Released in 2005, the original "13" was a minimalist noir shot in stark black and white. Babluani's film was a prescient parable about the wealthy elite exploiting the middle and lower classes. His remake is little more than empty imitation. For a movie where the stakes are life and death, "13" surprisingly lacks any tension. The original had a genuine sense of claustrophobia and you could almost smell the sweat on the brows of the players. Here, you just want the movie to hurry up and get on with it. Meanwhile, the histories of Jefferson and Ronald are dropped clumsily into the story. While Ronald and Jasper play relevant roles in the third act, Jefferson's didn't even need to be there.
"13" has a stellar cast in its favor. Sam Riley, who impressed many as doomed singer Ian Curtis in "Control," gives a strong performance as Vince. There are also solid turns from Rourke, Winston, Jason Statham, Michael Shannon, Ben Gazzara, Alexander Skarsgard, and David Zayas. The worst performance, however, comes from rapper Curtis "50 Cent' Jackson, who might want to spend some money on acting lessons. He is utterly unconvincing as Jefferson's handler.

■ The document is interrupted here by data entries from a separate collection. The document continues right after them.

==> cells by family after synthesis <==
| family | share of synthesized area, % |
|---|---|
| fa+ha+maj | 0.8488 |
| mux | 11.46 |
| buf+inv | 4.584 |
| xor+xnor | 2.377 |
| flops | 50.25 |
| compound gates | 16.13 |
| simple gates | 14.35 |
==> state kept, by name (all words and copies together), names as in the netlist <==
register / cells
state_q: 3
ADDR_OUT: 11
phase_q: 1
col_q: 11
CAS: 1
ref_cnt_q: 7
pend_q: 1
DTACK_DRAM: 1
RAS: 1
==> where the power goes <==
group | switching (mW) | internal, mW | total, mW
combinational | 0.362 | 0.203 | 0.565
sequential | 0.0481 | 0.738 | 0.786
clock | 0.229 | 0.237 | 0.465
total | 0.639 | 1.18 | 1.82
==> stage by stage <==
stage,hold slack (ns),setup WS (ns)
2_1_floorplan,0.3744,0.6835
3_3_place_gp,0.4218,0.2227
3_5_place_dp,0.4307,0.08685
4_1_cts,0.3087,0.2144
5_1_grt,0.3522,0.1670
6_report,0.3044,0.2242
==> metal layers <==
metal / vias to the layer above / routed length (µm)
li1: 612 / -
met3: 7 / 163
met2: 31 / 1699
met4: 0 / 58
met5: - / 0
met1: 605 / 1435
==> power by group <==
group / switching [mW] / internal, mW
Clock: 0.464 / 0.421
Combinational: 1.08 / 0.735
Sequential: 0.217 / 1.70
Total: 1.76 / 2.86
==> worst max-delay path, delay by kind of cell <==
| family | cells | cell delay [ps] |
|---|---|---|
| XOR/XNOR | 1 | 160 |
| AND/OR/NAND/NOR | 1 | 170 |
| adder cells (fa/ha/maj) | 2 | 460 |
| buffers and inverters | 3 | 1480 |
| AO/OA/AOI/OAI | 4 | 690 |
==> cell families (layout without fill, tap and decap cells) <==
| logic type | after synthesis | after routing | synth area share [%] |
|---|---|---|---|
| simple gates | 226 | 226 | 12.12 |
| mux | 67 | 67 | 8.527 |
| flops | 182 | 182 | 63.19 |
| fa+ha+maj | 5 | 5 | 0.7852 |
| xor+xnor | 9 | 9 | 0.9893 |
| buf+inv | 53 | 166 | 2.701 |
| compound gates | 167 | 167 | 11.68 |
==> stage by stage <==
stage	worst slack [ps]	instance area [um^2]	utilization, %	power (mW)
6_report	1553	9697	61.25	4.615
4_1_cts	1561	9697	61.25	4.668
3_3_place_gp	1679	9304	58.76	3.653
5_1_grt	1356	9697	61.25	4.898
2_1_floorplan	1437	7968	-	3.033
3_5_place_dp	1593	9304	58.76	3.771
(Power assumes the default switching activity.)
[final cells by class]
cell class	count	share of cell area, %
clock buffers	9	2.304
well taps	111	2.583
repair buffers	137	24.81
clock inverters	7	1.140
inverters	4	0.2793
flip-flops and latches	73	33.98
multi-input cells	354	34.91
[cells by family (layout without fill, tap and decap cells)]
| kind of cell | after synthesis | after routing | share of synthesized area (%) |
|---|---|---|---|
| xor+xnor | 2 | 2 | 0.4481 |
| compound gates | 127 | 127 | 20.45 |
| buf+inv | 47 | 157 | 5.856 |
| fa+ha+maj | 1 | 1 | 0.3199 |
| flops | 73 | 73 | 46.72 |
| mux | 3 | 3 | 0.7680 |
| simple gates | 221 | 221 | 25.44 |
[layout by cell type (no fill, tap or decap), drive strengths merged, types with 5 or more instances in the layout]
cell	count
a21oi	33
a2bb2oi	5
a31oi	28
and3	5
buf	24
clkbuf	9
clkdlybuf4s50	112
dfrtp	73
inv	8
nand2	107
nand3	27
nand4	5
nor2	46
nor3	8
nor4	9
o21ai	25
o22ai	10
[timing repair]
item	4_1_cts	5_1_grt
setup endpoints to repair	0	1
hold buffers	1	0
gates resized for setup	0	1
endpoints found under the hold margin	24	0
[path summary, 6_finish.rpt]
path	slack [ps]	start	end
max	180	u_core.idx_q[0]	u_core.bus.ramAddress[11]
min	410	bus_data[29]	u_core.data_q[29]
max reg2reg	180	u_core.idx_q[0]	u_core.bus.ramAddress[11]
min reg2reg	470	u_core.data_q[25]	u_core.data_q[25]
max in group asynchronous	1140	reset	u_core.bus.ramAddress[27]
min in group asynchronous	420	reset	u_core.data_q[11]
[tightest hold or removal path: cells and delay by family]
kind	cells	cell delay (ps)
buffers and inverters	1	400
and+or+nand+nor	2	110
$ cat src/rtl/weapon_rom_arbiter.sv
// Round-robin arbiter sharing the weapon sprite ROM; response 2 cycles after grant, in grant order.
// No backpressure: requesters hold req until gnt, and one request is granted per cycle.
module weapon_rom_arbiter #(
  parameter int N_REQ    = 4,
  parameter int W_SIZE   = 36,
  parameter int W_AMOUNT = 3,
  parameter int ADDR_W   = 12
) (
  input  logic                  CLK,
  input  logic                  RST,
  input  logic [N_REQ-1:0]      req,
  input  logic [4*N_REQ-1:0]    wep_type,
  input  logic [10*N_REQ-1:0]   wep_hc,
  input  logic [10*N_REQ-1:0]   wep_vc,
  output logic [N_REQ-1:0]      gnt,
  output logic [ADDR_W-1:0]     rom_addr,
  input  logic [3:0]            rom_data,
  output logic                  rsp_valid,
  output logic [1:0]            rsp_id,
  output logic [3:0]            rsp_pixel,
  output logic                  rsp_err,
  output logic [7:0]            err_count
);

  localparam logic [9:0] W_SIZE_C = 10'(W_SIZE);
  localparam logic [3:0] W_AMT_C  = 4'(W_AMOUNT);
  localparam logic [1:0] LAST_RST = 2'(N_REQ - 1);

  logic [1:0]       last;
  logic [N_REQ-1:0] gnt_w;
  logic [N_REQ-1:0] req_sh;
  logic             found;
  logic [1:0]       sel_idx;
  logic [3:0]       sel_type;
  logic [9:0]       sel_hc;
  logic [9:0]       sel_vc;
  logic             sel_err;
  logic [12:0]      addr13;
  logic             grant;
  int               cand;

  logic             valid_a, err_a, valid_b, err_b;
  logic [1:0]       id_a, id_b;

  // Search starts just after the last winner and wraps, so a lone requester can win back-to-back.
  always_comb begin
    found   = 1'b0;
    cand    = 0;
    req_sh  = '0;
    sel_idx = '0;
    gnt_w   = '0;
    for (int k = 1; k <= N_REQ; k++) begin
      cand = int'(last) + k;
      if (cand >= N_REQ) cand = cand - N_REQ;
      req_sh = req >> cand;
      if (!found && req_sh[0]) begin
        found   = 1'b1;
        sel_idx = 2'(cand);
        gnt_w   = {{(N_REQ-1){1'b0}}, 1'b1} << cand;
      end
    end
    gnt   = RST ? '0 : gnt_w;
    grant = found && !RST;
  end

  always_comb begin
    sel_type = 4'(wep_type >> (4 * sel_idx));
    sel_hc   = 10'(wep_hc >> (10 * sel_idx));
    sel_vc   = 10'(wep_vc >> (10 * sel_idx));
    sel_err  = (sel_hc >= W_SIZE_C) || (sel_vc >= W_SIZE_C) || (sel_type >= W_AMT_C);
    // Only in-range requests use the sum, so 13 bits cannot overflow for them.
    addr13   = 13'(sel_hc) + 13'(sel_vc) * 13'(W_SIZE) + 13'(sel_type) * 13'(W_SIZE * W_SIZE);
  end

  always_ff @(posedge CLK) begin
    if (RST) begin
      last      <= LAST_RST;
      rom_addr  <= '0;
      valid_a   <= 1'b0;
      id_a      <= '0;
      err_a     <= 1'b0;
      valid_b   <= 1'b0;
      id_b      <= '0;
      err_b     <= 1'b0;
      err_count <= '0;
    end else begin
      valid_a <= grant;
      if (grant) begin
        last     <= sel_idx;
        id_a     <= sel_idx;
        err_a    <= sel_err;
        rom_addr <= sel_err ? '0 : ADDR_W'(addr13);
        if (sel_err && err_count != 8'hFF) err_count <= err_count + 8'd1;
      end
      valid_b <= valid_a;
      err_b   <= valid_a & err_a;
      if (valid_a) id_b <= id_a;
    end
  end

  assign rsp_valid = valid_b;
  assign rsp_id    = id_b;
  assign rsp_err   = valid_b & err_b;
  assign rsp_pixel = (valid_b && !err_b) ? rom_data : 4'd0;

endmodule
<file path="config.mk">
export PLATFORM = sky130hd
export DESIGN_NAME = prim_fifo_unpack
export DESIGN_NICKNAME = d
export VERILOG_FILES = /design/src/rtl/prim_fifo_unpack.sv
export SDC_FILE = /design/constraint.sdc
export NUM_CORES = 1
export LEC_CHECK = 0
export CORE_AREA = 10 10 65 67
export DETAILED_ROUTE_END_ITERATION = 10
export DIE_AREA = 0 0 75 77
export PLACE_DENSITY = 0.82
export REMOVE_ABC_BUFFERS = 1
export SYNTH_ARGS = -nofsm -noshare
export SYNTH_HDL_FRONTEND = slang
export SYNTH_SLANG_ARGS = --single-unit
</file>
<file path="constraint.sdc">
create_clock -name clk_i -period 5.91 [get_ports clk_i]
set_clock_uncertainty 0.05 [all_clocks]
set_input_delay 1.182 -clock clk_i [delete_from_list [all_inputs] [get_ports clk_i]]
set_output_delay 1.182 -clock clk_i [all_outputs]
set_load 0.01 [all_outputs]
</file>
<file path="src/rtl/prim_fifo_unpack.sv">
// prim_fifo_unpack
//
// Single-clock width downsizer for the read side of the asynchronous FIFO.
// It takes one InW-bit word from the FIFO read port through a valid/ready
// handshake and emits it as Ratio = InW/OutW narrower beats. A last-beat
// marker goes with the beats to a serial consumer. With ready_i held high it
// sustains one beat per cycle, and the next word loads in the same cycle the
// last beat leaves, so there are no bubbles between words.
//
// Build option:
//   PRIM_FIFO_UNPACK_MSB_FIRST_EN - when defined, beats leave MSB-first;
//                                   otherwise (default) LSB-first.
//
// Ports:
//   clk_i    in   1     clock, all state on the rising edge
//   rst_ni   in   1     asynchronous active-low reset
//   valid_i  in   1     input word valid (FIFO rvalid_o)
//   ready_o  out  1     input word accepted (FIFO rready_i)
//   data_i   in   InW   input word (FIFO rdata_o)
//   flush_i  in   1     synchronous discard of the held word
//   valid_o  out  1     output beat valid
//   ready_i  in   1     consumer accepts the beat
//   data_o   out  OutW  current beat
//   last_o   out  1     current beat is the final beat of its word
//   busy_o   out  1     a word is held
//
// State | meaning
// ------+--------------------------------------------------------
// EMPTY | no word held; ready_o follows !flush_i
// HOLD  | word_q held; beat cnt_q is presented on data_o

module prim_fifo_unpack #(
  parameter int unsigned InW  = 32,
  parameter int unsigned OutW = 8
) (
  input  logic            clk_i,
  input  logic            rst_ni,
  input  logic            valid_i,
  output logic            ready_o,
  input  logic [InW-1:0]  data_i,
  input  logic            flush_i,
  output logic            valid_o,
  input  logic            ready_i,
  output logic [OutW-1:0] data_o,
  output logic            last_o,
  output logic            busy_o
);

  localparam int unsigned Ratio = InW / OutW;
  localparam int unsigned CntW  = $clog2(Ratio);
  localparam logic [CntW-1:0] LastIdx = CntW'(Ratio - 1);

  typedef enum logic {
    EMPTY = 1'b0,
    HOLD  = 1'b1
  } state_e;

  state_e                     state_q;
  logic [CntW-1:0]            cnt_q;
  logic [InW-1:0]             word_q;
  logic                       valid_q;
  logic                       beat_fire;
  logic                       load;
  logic [CntW-1:0]            beat_sel;
  logic [Ratio-1:0][OutW-1:0] word_beats;

  assign valid_q = (state_q == HOLD);

  assign valid_o   = valid_q;
  assign busy_o    = valid_q;
  assign last_o    = valid_q & (cnt_q == LastIdx);
  assign beat_fire = valid_o & ready_i;

  // The path from ready_i to ready_o is combinational on purpose. It lets the
  // next word load in the same cycle the last beat fires, which keeps the
  // output at full rate.
  assign ready_o = !flush_i & (!valid_q | (beat_fire & last_o));
  assign load    = valid_i & ready_o;

`ifdef PRIM_FIFO_UNPACK_MSB_FIRST_EN
  assign beat_sel = LastIdx - cnt_q;
`else
  assign beat_sel = cnt_q;
`endif

  assign word_beats = word_q;
  assign data_o     = word_beats[beat_sel];

  always_ff @(posedge clk_i or negedge rst_ni) begin
    if (!rst_ni) begin
      state_q <= EMPTY;
      cnt_q   <= '0;
    end else if (flush_i) begin
      // A beat taken during the flush cycle still counts for the consumer,
      // but the rest of the word is dropped.
      state_q <= EMPTY;
      cnt_q   <= '0;
    end else if (load) begin
      state_q <= HOLD;
      cnt_q   <= '0;
    end else if (beat_fire && last_o) begin
      state_q <= EMPTY;
      cnt_q   <= '0;
    end else if (beat_fire) begin
      cnt_q   <= cnt_q + 1'b1;
    end
  end

  // The data holding register has no reset. Its contents matter only while
  // in HOLD, and reset forces EMPTY.
  always_ff @(posedge clk_i) begin
    if (load) begin
      word_q <= data_i;
    end
  end

endmodule
</file>
==> key figures <==
Status
  – Status: completed

STA
  – RSZ-0062 raised after global routing: no
  – Period utilisation layout: 0.6348
  – Fmax: 266.6 MHz
  – Relative slew slack: 0.5886
  – Worst-margin pin slew: 0.6171 ns
  – Min Tclk post-route: 3.751 ns
  – # setup viols final: 0
  – Hold Fails Final Rpt: 0
  – Slew Viols, Final: 0
  – TNS Setup: 0 ns

Cells and area
  – Area delta synth->final: 40.84%
  – Final Core Density: 0.6462
  – Register area: 0.001036 mm²
  – FILL cells: 219
  – Layout cell share with drive strength beyond 1: 0.1638
  – Multi-input gate area: 305.3 µm²
  – Ant diodes: 0
  – Nets@finish: 153
  – Leading cell type in the layout, fill and taps excluded: clkdlybuf4s50_1
  – Commonest non-fill, non-tap cells in the layout: clkdlybuf4s50_1, edfxtp_1, mux4_2, clkbuf_4, dfrtp_1

Synthesis
  – Area contributors post-synth: edfxtp_1, mux4_2, dfrtp_1
  – Area of the mapped netlist: 0.001366 mm²
  – Synth Area in Compound Gates: 0.04121
  – Synthesized instance count: 62
  – Synth Register Bits: 35
  – Xor and xnor fraction of the mapped netlist area: 0
  – Yosys warning count: 0
  – Distinct cells, synth: 21
  – Adder-cell share of the synthesized area: 0.009158
  – Area leader, netlist: edfxtp_1
  – Avg Cell Area, Syn: 22.04 µm²
  – Post-synth top area share: 0.7033
  – Sequential area share after synthesis: 0.7582
  – Post-synthesis mux area share: 0.1319
  – Main combinational cell family by area after synthesis: multiplexers
  – Post-synthesis simple-gate area fraction: 0.03755

Clock network
  – Hold buffer count at cts: 0
  – Clock slew at reported path FFs: 0.09 ns
  – Clock buffer depth: 2
  – Clk_lat worst skew: 0.32 ns
  – Clk root buf: clkbuf_4
  – CTS buffer count: 5
  – CTS resizes: 0
  – CTS H-Tree Depth: 2
  – Setup repair bufs after CTS: 0
  – CTS tree: yes
  – Clk sinks: 35

Critical path
  – Reg2Reg Depth: 4
  – Critical path required time: 4.68 ns
  – CP Capture Point: ready_o
  – CP Launch Point: ready_i
  – Worst reg2reg setup slack: 3.61 ns
  – WP data arrival: 2.52 ns
  – Crit-path max FO: 6
  – Critical R2R Capture: word_beats[28]
  – Setup CP Type: input port to primary output
  – Critical Path Sink Type: primary output
  – Critical Path Start Type: input port
  – Reg2Reg Launch Point: beat_sel[0]

Power
  – Switching Power: 0.09342 mW
  – Post-route total power: 0.4583 mW
  – PwrDens: 238.2 mW/mm²
  – Sequential share of power: 0.625
  – Int Pwr: 0.3649 mW
  – Clock power frac: 0.257
  – Leakage power: 0.6482 nW
  – Combinational share of power: 0.118
  – VDD IR max: 0.1357 mV
  – Switch share: 0.2038

Floorplan
  – Die height: 77 µm
  – Rows: 20
  – Total Die Area: 0.005775 mm²
  – Placeable Area: 0.002978 mm²
  – IO Pins: 49
  – Die W: 75 µm
  – Starting Density: 0.4588

Route
  – Drt pass-1 iters: 4
  – ANT nets after route: 0
  – WL per Instance: 18.62 µm
  – Vias: 793
  – Total wire length: 2.775 mm
  – Iteration-0 DRC Markers: 34
  – Vias per cell: 5.322
  – DRC: 0

Job
  – Max Cap Viol: 0

Global route
  – Total Routing Usage GR: 0.1058
  – Largest net degree at the start of global routing: 29
  – Vias in the first global route: 906
  – First-pass GRT wire length: 4.457 mm
  – Gr ovfl total: 0
  – Antenna violations before repair: 0

Placed design
  – HPWL Detailed: 2.142 mm
  – Routability Congestion: 0.7650
  – Port Buffers: 48

Min path
  – Worst Hold Class: flop to flop
[synth_stat cells (all sizes together)]
master / number
a21bo: 2
a21boi: 1
a21oi: 1
a221oi: 1
and2: 2
buf: 3
dfrtp: 3
edfxtp: 32
ha: 1
inv: 1
mux4: 8
nand2b: 1
nand3: 1
nand4bb: 1
nor2: 1
nor2b: 1
nor3: 1
o32ai: 1
[cells by family after synthesis]
kind of cell | Yosys count
AO/OA/AOI/OAI | 6
AND/OR/NAND/NOR | 8
buffers and inverters | 4
adder cells (fa/ha/maj) | 1
flip-flops | 35
multiplexers | 8
[through the flow]
stage	hold slack [ns]	setup WS (ns)	cell area [µm²]	cells
floorplan	0.6634	1.937	1340	59
global placement	0.6198	2.174	1874	141
detailed placement	0.6509	2.148	1874	141
CTS	0.6638	2.134	1924	149
global route	0.6985	2.090	1924	149
finish	0.6595	2.159	1924	149
[worst min path at each step]
stage | from | to | slack, ns | cells after the start
floorplan | busy_o | beat_sel[1] | 0.66 | 2
CTS | busy_o | beat_sel[1] | 0.66 | 2
global route | busy_o | beat_sel[1] | 0.70 | 2
finish | busy_o | beat_sel[1] | 0.66 | 2
global placement | busy_o | beat_sel[1] | 0.62 | 2
detailed placement | busy_o | beat_sel[1] | 0.65 | 2
[layout make-up]
type / instances / area share
well taps: 33 / 0.02146
multi-input cells: 23 / 0.1586
flip-flops and latches: 35 / 0.5384
inverters: 1 / 0.001951
clock buffers: 7 / 0.02341
clock inverters: 1 / 0.002601
repair buffers: 49 / 0.2536
[worst max-delay path, stage by stage]
cell and delay (ns):
clkdlybuf4s50_1 0.56, a21boi_1 0.12, nor2_1 0.10, clkdlybuf4s50_1 0.56
[flip-flops by register name, indices dropped and copies added (netlist names)]
name,count
beat_sel,2
word_beats,32
busy_o,1
[routing by layer]
metal	part of all wire	vias to the layer above	wire length (µm)	GRT usage
met2	0.49	36	1367	0.1631
met4	0.021	0	57	0.06250
li1	-	361	-	-
met1	0.36	388	995	0.1024
met5	0	-	0	0
met3	0.13	8	354	0.06821
[power groups by stage]
stage | logic, mW | clock network, mW | registers [mW]
after floorplan | 0.0157 | 0 | 0.292
after global placement | 0.0534 | 0 | 0.291
final | 0.0540 | 0.118 | 0.286
after detailed placement | 0.0546 | 0 | 0.292
after global routing | 0.0575 | 0.137 | 0.288
after CTS | 0.0549 | 0.125 | 0.287
Power figures use the tool's default switching activity.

UFC fans should look out for cameos by Don Frye and Forrest Griffin.
The video is presented in 1080p with an aspect ratio of 2.40:1. The transfer is well done with warm flesh tones and strong details. You can see every blemish on the face of each actor. Colors are vibrant with a clean picture.
The audio is presented in Dolby TrueHD 5.1. The sound is equally strong with attention paid to every click of the trigger and spin of the chambers. Dialogue is crisp and clear.
Despite an ensemble cast of name actors, "13" sat on the shelves for over a year before being released directly to video. "13" isn't so much a bad movie as it is a bland one where everyone involved seem to be going through the motions.